It’s Friday morning and you think you can meet an important end-of-week work deadline if you just focus and plow through for the next eight hours. Skip lunch? Check. Turn off social media? Check. Now to login in to Gmail and Google Sheets and Google Docs to get moving on this … Wait … What the heck?
If you’re like many of us who rely on Google’s suite of business, academic, and personal productivity tools, it’s the moment that can bring your day to a screeching halt. Whether it’s due a changed password, hacking of your account, or some other reason, you can’t log in to your Google account and the many services connected to that account.
What now?
The web is filled with advice and shortcuts on what to do in this situation, from tapping your password manager to turning off two-factor authentication (not recommended!).
Rather than use Google’s most popular tool, Search, for the answer, we decided to ask the company directly what happens when users can’t get in and what steps they should take to recover their account. Guemmy Kim, director of account safety and security at Google, guided us through our questions.
How Do Google Accounts Get Disabled?
First, let’s try to understand why you might be in this situation at all.
Kim says there are three main scenarios where a user can find themselves unable to get into their account. The first is the user losing their credentials. That could mean you forgot your password, you changed your Google password on one device and forgot to reenter it on another device, or any other number of credential snafus.
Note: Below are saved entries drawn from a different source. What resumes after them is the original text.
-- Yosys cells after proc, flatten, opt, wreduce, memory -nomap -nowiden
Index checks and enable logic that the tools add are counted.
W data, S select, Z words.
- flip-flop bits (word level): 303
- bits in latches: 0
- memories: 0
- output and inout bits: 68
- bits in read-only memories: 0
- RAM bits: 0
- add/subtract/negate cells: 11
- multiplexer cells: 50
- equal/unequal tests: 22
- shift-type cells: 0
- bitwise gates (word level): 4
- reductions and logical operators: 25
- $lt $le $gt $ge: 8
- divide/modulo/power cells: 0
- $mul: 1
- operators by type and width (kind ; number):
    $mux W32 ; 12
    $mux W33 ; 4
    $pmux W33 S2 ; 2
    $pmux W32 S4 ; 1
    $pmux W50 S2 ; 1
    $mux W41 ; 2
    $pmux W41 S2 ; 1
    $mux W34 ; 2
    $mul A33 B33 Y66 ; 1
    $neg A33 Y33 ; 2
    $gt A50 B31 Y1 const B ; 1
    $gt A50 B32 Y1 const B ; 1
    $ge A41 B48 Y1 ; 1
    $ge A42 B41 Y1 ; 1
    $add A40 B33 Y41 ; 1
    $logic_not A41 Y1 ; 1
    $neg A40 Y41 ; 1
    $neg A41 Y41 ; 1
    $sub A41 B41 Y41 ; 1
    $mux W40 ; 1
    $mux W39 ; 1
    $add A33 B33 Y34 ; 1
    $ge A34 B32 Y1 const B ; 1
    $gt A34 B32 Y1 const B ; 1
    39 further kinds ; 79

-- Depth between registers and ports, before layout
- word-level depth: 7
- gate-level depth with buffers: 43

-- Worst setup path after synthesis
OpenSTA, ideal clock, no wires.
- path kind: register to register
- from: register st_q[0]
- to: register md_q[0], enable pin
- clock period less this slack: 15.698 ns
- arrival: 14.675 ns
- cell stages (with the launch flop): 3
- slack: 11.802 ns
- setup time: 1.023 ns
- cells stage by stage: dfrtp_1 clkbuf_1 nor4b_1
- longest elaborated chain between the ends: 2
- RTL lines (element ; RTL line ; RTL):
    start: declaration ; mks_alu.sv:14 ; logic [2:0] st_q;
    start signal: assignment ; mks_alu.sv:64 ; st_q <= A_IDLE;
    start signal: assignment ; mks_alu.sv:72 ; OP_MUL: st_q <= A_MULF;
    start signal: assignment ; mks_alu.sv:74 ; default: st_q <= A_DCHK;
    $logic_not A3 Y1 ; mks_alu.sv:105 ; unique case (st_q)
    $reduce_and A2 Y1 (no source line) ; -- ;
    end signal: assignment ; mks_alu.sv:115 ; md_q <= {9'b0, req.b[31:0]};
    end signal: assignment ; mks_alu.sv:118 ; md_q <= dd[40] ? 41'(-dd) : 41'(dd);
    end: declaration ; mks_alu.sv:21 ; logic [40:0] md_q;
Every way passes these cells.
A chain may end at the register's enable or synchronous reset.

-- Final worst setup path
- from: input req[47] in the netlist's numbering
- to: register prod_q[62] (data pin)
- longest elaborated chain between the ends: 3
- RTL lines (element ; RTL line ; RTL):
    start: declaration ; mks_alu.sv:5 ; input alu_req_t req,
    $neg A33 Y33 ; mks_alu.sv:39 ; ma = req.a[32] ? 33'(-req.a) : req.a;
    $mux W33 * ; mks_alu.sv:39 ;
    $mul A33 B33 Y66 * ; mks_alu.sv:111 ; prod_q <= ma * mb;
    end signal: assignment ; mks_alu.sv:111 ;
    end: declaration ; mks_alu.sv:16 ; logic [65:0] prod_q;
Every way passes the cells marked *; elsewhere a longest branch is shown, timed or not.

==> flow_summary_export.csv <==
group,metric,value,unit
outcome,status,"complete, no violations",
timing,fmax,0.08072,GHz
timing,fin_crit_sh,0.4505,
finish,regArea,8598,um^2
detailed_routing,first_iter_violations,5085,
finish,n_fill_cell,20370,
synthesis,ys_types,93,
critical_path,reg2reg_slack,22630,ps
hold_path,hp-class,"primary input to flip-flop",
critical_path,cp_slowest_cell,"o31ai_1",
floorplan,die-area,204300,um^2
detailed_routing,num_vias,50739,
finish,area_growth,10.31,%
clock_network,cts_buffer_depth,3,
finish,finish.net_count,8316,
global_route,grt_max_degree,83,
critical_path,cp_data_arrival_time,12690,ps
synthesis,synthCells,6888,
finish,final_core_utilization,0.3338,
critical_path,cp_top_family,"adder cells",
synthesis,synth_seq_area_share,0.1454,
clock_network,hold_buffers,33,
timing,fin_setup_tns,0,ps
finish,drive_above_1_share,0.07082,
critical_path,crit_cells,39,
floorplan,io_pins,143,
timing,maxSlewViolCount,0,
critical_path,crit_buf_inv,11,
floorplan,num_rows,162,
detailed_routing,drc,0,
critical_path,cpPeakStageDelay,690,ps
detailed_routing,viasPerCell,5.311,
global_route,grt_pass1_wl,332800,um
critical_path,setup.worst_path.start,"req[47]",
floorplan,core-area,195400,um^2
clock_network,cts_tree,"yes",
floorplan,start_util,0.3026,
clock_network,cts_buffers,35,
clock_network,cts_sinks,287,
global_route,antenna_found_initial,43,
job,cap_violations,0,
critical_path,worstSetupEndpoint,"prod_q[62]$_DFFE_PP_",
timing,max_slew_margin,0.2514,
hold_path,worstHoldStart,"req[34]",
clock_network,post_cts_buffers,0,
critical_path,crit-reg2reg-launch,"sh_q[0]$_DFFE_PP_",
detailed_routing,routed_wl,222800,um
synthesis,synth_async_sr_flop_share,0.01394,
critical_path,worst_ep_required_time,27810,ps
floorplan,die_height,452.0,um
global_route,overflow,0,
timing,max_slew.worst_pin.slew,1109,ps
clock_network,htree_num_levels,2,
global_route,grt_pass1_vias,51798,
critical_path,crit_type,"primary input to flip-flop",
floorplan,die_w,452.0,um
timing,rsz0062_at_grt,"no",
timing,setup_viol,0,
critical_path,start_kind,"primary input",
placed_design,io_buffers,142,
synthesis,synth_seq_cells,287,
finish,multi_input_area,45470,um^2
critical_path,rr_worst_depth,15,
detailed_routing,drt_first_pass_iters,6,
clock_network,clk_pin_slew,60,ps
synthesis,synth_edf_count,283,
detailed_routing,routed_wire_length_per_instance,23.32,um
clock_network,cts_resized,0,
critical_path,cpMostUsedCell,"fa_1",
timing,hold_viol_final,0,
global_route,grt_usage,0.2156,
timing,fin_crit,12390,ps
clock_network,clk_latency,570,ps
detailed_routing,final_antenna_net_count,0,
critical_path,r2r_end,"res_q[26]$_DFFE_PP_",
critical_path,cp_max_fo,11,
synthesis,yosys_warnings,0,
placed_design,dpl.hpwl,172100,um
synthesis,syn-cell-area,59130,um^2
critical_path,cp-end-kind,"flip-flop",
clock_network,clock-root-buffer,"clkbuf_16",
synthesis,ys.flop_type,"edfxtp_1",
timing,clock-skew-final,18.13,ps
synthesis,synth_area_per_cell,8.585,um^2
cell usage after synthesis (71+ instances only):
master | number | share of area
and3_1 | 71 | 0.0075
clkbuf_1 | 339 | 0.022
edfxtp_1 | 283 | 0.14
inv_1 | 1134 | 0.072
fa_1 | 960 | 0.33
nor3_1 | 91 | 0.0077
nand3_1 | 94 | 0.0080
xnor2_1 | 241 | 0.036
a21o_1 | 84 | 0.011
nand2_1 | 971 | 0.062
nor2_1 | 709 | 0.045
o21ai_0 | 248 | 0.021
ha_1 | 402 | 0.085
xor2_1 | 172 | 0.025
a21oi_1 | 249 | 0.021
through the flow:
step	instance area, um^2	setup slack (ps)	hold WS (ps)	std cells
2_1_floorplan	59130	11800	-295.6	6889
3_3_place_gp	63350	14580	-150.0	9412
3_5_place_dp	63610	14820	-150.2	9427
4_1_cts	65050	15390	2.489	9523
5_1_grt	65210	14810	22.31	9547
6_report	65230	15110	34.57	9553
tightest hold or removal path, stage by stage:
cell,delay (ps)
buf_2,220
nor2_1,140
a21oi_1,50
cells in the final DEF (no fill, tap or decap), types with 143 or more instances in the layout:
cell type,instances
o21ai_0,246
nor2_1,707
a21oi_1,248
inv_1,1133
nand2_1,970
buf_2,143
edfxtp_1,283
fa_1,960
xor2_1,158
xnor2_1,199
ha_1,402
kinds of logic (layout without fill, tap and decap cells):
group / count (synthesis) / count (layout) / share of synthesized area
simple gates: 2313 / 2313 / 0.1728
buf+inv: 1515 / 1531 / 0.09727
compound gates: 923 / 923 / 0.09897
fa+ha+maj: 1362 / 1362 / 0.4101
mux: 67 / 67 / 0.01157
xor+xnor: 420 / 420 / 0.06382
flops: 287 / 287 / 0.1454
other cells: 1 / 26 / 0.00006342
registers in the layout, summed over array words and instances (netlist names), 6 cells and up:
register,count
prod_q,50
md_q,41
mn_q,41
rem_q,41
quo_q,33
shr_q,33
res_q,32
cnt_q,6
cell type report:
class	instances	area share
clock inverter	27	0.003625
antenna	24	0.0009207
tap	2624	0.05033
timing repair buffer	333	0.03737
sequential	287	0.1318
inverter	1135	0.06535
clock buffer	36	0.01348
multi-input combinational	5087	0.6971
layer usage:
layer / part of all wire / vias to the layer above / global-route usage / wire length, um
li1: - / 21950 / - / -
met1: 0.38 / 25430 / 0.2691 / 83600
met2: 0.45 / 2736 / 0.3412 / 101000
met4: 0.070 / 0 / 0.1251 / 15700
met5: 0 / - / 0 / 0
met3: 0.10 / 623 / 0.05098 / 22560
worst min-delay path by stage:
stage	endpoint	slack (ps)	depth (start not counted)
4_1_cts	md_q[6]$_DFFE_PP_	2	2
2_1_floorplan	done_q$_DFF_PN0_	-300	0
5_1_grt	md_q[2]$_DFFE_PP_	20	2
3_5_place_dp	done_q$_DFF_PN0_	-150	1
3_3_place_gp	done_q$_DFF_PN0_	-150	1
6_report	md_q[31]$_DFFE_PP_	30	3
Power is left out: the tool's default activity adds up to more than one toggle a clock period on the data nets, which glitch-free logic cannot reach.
The second scenario is when a user’s Google account is disabled due to suspected hacking. “If Google suspects that an account has been hijacked, we disable it as a proactive measure,” Kim says. “This is similar to how a bank would suspend a credit card if they identify suspicious transactions on the account.”
The third scenario is that Google suspends an account that is in violation of its policies. If a user has posted abusive content, or their email address is involved in phishing hacks, those would be a few of the possible reasons for an account to get disabled over a policy issue.
So I Know Why I’m Locked Out. What Can I Do?
For a password or credentials issue, you would go through the “Forgot email?” link below the login prompt or start Google’s Automated Account Recovery process, which walks you through a series of questions to either access the account through a secondary method (a phone number or other email address, for instance) or, if these methods don’t work, to create a replacement account.
The same goes for accounts that are suspected of being hijacked; you should use the Account Recovery tool. Kim says that an important part of ensuring a smooth recovery is that you have recovery phone numbers or email addresses set up in advance. “We strongly encourage everyone to add a recovery phone number to their account.” Kim added that any phone numbers added for two-factor authentication are not used for anything else, so you don’t have to worry about it being used by marketers.